EXERCISE REQUIREMENTS:
Whatever runs from the line with "o21ai_1: 133" to the end of the records below must be copied exactly, with nothing else included.

STUDY MATERIAL:

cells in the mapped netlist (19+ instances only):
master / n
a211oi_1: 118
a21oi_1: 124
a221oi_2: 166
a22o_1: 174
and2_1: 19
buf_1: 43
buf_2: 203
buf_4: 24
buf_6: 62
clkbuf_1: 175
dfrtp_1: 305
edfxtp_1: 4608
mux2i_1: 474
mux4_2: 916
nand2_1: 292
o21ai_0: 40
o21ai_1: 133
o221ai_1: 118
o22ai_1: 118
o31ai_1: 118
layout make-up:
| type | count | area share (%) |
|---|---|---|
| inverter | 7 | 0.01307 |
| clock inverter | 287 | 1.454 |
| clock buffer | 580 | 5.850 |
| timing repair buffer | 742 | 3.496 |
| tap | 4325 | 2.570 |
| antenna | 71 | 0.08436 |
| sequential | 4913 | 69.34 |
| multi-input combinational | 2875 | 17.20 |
$ cat src/rtl/decomp_pkg.sv
// Shared types and header layout for the decompressor token-table loader.
package decomp_pkg;

  typedef enum logic [1:0] {
    S_HDR  = 2'd0,
    S_LOAD = 2'd1,
    S_RUN  = 2'd2,
    S_ERR  = 2'd3
  } ld_state_t;

  localparam logic [15:0] HDR_MAGIC = 16'hC0DE;

  // Header word: [31:16] magic, [15:0] token count field.
  localparam int unsigned HDR_MAGIC_LSB = 16;
  localparam int unsigned HDR_MAGIC_W   = 16;
  localparam int unsigned HDR_CNT_LSB   = 0;
  localparam int unsigned HDR_CNT_W     = 16;

endpackage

FINISHED TASK:
o21ai_1: 133
o221ai_1: 118
o22ai_1: 118
o31ai_1: 118
layout make-up:
| type | count | area share (%) |
|---|---|---|
| inverter | 7 | 0.01307 |
| clock inverter | 287 | 1.454 |
| clock buffer | 580 | 5.850 |
| timing repair buffer | 742 | 3.496 |
| tap | 4325 | 2.570 |
| antenna | 71 | 0.08436 |
| sequential | 4913 | 69.34 |
| multi-input combinational | 2875 | 17.20 |
$ cat src/rtl/decomp_pkg.sv
// Shared types and header layout for the decompressor token-table loader.
package decomp_pkg;

  typedef enum logic [1:0] {
    S_HDR  = 2'd0,
    S_LOAD = 2'd1,
    S_RUN  = 2'd2,
    S_ERR  = 2'd3
  } ld_state_t;

  localparam logic [15:0] HDR_MAGIC = 16'hC0DE;

  // Header word: [31:16] magic, [15:0] token count field.
  localparam int unsigned HDR_MAGIC_LSB = 16;
  localparam int unsigned HDR_MAGIC_W   = 16;
  localparam int unsigned HDR_CNT_LSB   = 0;
  localparam int unsigned HDR_CNT_W     = 16;

endpackage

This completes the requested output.